As a result of this boycott, Gabon did not play another match for over two years until August 1965, when they hosted a friendly double-header against Nigeria, drawing 2–2 on 28 August and losing 4–1 the next day. At the 35th FIFA Congress held in London, England on 6 July 1966, Gabon were officially admitted as full members of FIFA. They played their next match on 2 December 1966 when they suffered a 4–3 defeat against the Democratic Republic of the Congo, before playing them again on 4 January 1967 at home, this time winning 1–0. They played one more friendly, a 3–0 home defeat to the Ivory Coast on 28 March, before entering qualification for the 1968 Olympic football tournament, held in Mexico. In the First Round, they were drawn against Guinea with whom they drew the first leg 0–0 at home on 18 June, before being routed in the second leg 6–1, on 9 July. In 1967, they also became full members of CAF. Following on from the Olympic qualifiers, Gabon did not play another match for over two years until they travelled to Dahomey (now Benin) on 24 August 1969 to play a friendly, which they lost 1–0.

===1970s===
Gabon then did not play for over a year, before entering qualification for the Africa Cup of Nations for the first time. Their attempt to qualify for the 1972 tournament held in Cameroon fell at the first hurdle however, as they were drawn against Ivory Coast in the First Round. They lost the first leg at home 2–1 on 8 November 1970, and were defeated 1–0 away two weeks later.
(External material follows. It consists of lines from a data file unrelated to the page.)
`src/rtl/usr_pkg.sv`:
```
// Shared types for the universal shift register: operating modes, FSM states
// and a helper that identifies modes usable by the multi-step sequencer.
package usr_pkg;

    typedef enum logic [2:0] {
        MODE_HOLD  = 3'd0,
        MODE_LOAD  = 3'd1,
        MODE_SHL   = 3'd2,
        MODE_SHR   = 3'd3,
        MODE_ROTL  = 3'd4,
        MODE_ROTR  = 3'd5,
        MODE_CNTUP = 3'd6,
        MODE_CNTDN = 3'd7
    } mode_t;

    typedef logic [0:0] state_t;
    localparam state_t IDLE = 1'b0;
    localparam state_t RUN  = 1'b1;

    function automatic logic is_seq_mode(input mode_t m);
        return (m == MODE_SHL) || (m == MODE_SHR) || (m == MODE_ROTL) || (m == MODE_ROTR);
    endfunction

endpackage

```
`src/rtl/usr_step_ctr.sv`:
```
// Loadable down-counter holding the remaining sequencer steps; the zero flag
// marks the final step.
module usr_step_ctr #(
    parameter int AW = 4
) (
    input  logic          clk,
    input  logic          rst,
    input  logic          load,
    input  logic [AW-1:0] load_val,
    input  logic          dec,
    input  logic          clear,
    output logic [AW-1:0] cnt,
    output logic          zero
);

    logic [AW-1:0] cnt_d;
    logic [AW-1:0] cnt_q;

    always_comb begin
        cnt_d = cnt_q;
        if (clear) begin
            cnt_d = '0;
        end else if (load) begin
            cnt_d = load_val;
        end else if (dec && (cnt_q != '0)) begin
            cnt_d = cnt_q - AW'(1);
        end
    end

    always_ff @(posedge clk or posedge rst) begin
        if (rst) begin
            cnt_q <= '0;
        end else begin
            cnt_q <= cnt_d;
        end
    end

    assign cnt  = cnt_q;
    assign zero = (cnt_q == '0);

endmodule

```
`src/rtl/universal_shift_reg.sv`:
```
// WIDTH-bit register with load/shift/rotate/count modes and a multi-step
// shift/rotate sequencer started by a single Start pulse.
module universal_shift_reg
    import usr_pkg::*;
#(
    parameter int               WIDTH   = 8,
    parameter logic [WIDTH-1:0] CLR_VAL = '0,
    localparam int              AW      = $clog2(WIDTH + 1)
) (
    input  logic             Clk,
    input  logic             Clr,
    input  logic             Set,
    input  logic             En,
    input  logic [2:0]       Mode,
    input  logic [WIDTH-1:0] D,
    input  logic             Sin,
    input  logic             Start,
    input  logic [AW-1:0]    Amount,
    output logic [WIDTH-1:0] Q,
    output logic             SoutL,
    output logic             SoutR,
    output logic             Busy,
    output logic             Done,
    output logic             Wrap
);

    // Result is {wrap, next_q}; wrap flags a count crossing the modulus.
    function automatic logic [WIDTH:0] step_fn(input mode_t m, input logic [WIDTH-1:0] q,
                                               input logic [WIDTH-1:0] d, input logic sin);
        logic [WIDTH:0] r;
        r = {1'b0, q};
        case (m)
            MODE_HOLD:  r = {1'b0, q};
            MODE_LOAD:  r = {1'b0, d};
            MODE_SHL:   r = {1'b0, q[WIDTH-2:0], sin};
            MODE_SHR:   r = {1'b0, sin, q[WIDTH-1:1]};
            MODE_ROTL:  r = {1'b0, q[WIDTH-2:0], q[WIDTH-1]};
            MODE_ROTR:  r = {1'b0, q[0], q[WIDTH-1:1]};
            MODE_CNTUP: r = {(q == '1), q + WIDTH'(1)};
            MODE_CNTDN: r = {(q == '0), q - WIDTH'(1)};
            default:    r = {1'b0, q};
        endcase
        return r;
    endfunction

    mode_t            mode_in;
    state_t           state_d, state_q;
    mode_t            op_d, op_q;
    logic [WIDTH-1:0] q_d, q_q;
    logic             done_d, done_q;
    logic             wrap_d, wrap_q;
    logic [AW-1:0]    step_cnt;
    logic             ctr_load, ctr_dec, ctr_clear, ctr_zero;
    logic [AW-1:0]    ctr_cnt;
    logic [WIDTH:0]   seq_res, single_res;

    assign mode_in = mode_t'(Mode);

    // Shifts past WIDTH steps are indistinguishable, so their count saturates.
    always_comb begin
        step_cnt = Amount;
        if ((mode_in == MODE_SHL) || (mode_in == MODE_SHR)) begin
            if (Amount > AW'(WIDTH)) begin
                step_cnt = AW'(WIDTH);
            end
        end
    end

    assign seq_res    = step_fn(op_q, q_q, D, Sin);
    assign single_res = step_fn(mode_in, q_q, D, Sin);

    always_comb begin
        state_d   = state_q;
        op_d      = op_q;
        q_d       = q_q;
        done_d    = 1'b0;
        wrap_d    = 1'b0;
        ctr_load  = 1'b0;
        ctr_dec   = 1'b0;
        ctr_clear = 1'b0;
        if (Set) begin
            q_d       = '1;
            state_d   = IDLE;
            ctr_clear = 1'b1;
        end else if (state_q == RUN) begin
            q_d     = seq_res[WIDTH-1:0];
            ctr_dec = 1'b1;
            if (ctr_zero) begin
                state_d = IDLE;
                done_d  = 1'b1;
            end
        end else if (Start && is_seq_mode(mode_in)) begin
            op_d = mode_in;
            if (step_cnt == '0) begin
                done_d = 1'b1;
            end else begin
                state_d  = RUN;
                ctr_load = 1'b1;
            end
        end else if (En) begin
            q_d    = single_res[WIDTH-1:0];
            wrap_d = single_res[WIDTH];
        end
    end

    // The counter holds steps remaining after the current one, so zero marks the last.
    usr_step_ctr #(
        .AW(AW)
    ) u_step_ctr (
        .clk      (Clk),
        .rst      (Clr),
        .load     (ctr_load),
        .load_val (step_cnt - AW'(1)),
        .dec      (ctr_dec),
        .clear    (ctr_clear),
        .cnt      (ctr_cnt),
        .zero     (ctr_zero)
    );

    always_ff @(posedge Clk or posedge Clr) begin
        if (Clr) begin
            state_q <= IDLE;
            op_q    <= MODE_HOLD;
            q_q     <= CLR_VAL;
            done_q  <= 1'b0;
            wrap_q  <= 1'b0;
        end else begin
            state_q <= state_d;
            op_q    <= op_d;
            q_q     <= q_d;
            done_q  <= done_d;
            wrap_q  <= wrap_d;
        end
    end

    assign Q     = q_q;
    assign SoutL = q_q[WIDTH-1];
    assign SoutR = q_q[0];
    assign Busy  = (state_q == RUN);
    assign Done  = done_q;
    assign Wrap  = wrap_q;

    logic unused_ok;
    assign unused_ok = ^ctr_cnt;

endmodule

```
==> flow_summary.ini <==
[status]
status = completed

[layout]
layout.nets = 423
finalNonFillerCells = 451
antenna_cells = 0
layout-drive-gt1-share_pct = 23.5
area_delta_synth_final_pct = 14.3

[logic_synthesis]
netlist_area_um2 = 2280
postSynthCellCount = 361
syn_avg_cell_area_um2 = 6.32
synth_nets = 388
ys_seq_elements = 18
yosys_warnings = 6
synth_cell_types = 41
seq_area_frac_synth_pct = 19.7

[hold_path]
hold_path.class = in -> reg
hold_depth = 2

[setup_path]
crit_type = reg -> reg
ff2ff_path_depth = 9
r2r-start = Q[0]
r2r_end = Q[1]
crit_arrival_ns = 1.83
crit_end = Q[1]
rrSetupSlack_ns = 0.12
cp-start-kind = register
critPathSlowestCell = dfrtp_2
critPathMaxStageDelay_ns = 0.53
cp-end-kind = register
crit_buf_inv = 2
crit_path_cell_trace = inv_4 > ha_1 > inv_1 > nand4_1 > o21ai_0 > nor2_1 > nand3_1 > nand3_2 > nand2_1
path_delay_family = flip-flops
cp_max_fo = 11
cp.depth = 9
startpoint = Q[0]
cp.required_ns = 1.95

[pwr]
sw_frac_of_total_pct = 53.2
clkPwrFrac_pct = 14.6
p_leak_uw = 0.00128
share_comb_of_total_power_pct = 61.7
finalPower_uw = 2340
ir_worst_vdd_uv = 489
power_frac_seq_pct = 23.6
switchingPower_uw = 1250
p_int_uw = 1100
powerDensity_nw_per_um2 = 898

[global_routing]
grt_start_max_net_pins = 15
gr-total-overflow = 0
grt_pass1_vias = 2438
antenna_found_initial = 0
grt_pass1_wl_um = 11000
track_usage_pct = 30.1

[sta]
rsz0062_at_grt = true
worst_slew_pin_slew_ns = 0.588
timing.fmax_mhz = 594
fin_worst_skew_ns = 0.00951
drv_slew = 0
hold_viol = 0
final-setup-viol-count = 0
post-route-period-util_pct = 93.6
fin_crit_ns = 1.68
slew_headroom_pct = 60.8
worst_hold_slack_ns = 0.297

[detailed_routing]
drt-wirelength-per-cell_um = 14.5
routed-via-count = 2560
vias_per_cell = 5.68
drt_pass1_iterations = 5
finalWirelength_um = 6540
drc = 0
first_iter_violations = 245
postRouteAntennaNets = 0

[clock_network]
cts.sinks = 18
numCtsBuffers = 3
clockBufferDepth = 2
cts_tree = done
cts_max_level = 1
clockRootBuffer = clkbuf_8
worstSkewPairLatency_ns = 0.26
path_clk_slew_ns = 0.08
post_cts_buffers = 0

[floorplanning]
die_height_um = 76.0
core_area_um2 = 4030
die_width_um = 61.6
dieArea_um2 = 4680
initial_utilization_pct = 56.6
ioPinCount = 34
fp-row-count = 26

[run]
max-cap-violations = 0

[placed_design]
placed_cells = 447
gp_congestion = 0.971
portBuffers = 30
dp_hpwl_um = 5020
Gabon then entered qualification for the 1972 Olympic football tournament held in West Germany. In the First Round they were drawn against Cameroon. Having lost the first leg 3–2 in Libreville on 30 May 1971, Gabon forfeited the tie as they did not travel to Yaoundé to contest the return leg. Following this ignominious exit, Gabon entered qualification for the 1974 FIFA World Cup held in West Germany, and were due to play Cameroon in the First Round the Summer of 1972, however they withdrew before the matches could be played. As a result of this withdrawal, they did not play another match for over a year until they entered the football tournament at the 1972 Central African Cup (a precursor to the Central African Games) held in Brazzaville, Congo. The 5-team round robin tournament included, alongside Gabon; Cameroon, the Central African Republic, the Congo, and Chad. They played their first match on 16 July against the Congo, losing 3–0. Two days later they were defeated 3–1 by the Central African Republic and on 20 July they were soundly beaten by Cameroon, 4–0. However they salvaged some pride by beating Chad 1–0 in their final match on 22 July to avoid the bottom spot. Furthermore, this tournament doubled up as a qualification group for the 1973 All-Africa Games football tournament, and as Gabon did not win the group, they failed to qualify. A year later they entered qualification for the 1974 African Cup of Nations held in Egypt, and were due to play the Central African Republic in the summer of 1973, however they once again withdrew before a ball was kicked.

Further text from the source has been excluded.